Information:

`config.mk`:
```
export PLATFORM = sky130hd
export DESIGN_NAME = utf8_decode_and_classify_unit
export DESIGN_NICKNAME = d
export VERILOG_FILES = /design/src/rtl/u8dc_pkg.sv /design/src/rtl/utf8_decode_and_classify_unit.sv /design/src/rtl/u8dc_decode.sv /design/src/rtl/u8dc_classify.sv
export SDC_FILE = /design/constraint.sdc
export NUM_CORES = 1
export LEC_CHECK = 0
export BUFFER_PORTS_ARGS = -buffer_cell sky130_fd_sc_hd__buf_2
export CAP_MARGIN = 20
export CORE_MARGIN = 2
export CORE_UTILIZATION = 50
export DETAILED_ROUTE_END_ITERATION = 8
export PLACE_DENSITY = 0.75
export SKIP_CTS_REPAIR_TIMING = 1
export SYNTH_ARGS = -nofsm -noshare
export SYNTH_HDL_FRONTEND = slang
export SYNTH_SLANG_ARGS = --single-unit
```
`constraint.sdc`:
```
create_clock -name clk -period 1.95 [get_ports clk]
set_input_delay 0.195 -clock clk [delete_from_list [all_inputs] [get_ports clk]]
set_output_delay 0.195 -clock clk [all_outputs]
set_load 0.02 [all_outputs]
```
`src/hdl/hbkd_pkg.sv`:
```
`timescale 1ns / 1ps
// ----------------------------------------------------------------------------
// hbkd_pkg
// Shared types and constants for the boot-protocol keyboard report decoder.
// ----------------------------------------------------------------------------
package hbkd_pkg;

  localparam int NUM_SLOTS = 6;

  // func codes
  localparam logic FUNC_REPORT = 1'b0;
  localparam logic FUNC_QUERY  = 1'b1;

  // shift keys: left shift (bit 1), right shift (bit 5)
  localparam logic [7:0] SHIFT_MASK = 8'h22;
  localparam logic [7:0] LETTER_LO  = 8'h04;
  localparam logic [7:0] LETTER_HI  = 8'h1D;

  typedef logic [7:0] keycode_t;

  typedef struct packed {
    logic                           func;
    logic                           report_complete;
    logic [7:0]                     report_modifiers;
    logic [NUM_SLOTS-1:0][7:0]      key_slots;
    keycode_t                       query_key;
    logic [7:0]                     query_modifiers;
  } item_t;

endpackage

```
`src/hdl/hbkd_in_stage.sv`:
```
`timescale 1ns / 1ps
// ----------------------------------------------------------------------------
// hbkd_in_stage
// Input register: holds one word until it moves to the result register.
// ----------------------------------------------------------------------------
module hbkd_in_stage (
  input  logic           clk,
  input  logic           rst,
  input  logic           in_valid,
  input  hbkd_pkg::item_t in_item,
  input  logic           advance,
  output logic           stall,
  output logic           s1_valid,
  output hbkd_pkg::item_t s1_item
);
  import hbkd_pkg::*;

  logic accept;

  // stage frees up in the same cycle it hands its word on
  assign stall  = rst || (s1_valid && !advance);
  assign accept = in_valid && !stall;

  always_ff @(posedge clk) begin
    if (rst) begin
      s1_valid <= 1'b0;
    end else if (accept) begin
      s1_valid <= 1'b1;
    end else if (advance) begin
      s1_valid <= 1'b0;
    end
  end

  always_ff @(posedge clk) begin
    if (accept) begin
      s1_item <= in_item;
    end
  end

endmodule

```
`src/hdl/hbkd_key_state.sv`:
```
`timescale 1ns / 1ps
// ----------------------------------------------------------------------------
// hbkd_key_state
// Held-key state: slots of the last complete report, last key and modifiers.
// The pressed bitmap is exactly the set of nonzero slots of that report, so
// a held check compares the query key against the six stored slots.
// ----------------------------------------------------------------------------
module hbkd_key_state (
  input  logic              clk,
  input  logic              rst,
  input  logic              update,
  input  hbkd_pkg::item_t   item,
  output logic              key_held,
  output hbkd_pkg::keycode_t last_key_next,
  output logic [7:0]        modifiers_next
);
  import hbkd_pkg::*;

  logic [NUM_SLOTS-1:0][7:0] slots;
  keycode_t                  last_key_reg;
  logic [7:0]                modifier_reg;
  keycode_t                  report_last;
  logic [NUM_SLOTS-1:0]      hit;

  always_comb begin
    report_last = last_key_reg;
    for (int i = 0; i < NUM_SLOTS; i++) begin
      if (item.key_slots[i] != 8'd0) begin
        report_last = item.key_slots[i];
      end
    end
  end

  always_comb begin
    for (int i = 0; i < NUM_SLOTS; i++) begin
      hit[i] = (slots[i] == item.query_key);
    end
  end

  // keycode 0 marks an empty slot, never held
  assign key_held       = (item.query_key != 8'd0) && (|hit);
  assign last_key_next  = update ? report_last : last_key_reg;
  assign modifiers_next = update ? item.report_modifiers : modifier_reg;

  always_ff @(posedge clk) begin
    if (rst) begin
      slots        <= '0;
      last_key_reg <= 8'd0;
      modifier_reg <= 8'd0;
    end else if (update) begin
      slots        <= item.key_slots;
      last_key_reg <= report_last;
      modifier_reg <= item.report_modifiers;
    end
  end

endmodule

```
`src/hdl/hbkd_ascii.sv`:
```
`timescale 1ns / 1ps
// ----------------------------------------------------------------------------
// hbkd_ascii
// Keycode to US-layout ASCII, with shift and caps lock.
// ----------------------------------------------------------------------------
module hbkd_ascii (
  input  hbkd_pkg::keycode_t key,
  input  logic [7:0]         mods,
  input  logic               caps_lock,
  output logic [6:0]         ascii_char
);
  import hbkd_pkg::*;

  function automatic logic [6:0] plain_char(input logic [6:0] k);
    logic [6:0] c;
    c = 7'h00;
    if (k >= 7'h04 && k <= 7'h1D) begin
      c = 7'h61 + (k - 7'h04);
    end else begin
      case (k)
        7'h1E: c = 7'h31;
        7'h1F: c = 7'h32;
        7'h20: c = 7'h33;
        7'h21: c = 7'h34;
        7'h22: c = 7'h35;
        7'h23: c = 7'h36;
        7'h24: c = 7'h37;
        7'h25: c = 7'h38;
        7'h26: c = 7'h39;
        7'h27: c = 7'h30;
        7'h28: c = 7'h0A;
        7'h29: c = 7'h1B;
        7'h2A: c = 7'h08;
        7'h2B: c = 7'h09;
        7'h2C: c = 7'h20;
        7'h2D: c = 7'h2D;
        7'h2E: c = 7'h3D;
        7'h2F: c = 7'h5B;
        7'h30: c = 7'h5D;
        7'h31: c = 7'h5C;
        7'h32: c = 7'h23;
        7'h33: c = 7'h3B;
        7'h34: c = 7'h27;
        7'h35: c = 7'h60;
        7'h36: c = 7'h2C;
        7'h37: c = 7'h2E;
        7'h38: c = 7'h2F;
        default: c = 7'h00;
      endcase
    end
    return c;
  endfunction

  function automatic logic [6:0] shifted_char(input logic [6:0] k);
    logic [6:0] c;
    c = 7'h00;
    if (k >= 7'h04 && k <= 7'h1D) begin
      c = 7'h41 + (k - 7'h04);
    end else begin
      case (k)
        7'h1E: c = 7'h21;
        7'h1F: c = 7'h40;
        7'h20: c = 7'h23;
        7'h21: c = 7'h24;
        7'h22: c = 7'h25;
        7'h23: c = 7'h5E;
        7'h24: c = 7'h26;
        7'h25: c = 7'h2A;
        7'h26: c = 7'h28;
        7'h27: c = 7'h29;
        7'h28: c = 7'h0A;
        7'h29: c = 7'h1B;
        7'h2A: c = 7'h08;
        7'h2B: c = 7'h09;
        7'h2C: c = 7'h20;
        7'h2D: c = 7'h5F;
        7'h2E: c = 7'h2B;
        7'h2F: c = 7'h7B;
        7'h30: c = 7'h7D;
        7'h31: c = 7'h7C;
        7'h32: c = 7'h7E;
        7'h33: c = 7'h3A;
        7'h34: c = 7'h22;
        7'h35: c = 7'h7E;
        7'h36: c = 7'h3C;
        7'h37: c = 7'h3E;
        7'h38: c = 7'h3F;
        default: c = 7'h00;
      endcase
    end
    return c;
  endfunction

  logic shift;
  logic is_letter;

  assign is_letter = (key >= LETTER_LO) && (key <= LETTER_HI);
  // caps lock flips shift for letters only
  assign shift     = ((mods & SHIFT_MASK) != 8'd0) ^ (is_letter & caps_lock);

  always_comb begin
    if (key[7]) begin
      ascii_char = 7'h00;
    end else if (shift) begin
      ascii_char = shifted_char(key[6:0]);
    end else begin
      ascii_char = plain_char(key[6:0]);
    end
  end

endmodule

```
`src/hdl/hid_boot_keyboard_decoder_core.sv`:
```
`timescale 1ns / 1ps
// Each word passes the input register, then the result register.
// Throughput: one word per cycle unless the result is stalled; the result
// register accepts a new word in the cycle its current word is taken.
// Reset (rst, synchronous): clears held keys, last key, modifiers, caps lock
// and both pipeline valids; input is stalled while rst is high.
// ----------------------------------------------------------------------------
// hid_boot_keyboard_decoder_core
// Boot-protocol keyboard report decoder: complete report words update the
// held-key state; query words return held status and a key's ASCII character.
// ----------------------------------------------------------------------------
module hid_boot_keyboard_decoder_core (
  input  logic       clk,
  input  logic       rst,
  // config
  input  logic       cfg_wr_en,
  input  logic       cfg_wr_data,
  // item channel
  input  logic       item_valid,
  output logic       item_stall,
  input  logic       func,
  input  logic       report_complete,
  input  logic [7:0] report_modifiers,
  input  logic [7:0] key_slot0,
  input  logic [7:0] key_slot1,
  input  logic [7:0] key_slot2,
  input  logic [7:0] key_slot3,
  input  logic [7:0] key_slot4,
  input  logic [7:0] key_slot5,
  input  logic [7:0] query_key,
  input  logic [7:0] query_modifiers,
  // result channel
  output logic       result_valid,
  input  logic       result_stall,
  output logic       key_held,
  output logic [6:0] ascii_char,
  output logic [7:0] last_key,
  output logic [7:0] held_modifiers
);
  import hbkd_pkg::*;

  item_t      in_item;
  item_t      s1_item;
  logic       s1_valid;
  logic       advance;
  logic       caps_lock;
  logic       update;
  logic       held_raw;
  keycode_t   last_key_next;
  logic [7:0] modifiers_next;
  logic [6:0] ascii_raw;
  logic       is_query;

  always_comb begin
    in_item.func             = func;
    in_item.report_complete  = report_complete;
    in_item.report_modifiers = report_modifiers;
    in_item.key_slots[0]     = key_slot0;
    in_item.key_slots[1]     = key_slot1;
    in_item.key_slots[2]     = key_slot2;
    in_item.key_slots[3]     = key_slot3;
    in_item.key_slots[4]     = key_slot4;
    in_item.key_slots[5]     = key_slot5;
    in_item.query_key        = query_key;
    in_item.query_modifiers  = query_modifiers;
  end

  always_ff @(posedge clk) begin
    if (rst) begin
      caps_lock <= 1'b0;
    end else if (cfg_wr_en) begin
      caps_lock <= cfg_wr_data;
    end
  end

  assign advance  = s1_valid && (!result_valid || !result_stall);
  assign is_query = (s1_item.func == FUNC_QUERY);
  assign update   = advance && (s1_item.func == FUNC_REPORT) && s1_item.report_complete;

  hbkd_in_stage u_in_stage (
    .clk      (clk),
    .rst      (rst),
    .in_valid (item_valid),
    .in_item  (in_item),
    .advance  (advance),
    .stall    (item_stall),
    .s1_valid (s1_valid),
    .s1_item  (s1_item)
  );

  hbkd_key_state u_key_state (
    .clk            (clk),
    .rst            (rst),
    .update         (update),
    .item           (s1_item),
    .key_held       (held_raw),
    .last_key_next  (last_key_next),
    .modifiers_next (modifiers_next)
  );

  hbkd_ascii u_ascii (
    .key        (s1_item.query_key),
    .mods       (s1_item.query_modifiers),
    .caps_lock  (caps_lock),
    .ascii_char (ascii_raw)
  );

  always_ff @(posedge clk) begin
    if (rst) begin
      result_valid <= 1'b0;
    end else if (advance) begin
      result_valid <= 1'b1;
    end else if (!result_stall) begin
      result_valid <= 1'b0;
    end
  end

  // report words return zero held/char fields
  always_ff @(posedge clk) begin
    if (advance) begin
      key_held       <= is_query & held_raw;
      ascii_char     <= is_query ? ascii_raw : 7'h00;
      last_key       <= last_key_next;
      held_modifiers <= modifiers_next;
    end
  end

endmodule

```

What you will do: Search the entries for the word "keys" and pick out every line that holds it.

Task response:
  // shift keys: left shift (bit 1), right shift (bit 5)
// Reset (rst, synchronous): clears held keys, last key, modifiers, caps lock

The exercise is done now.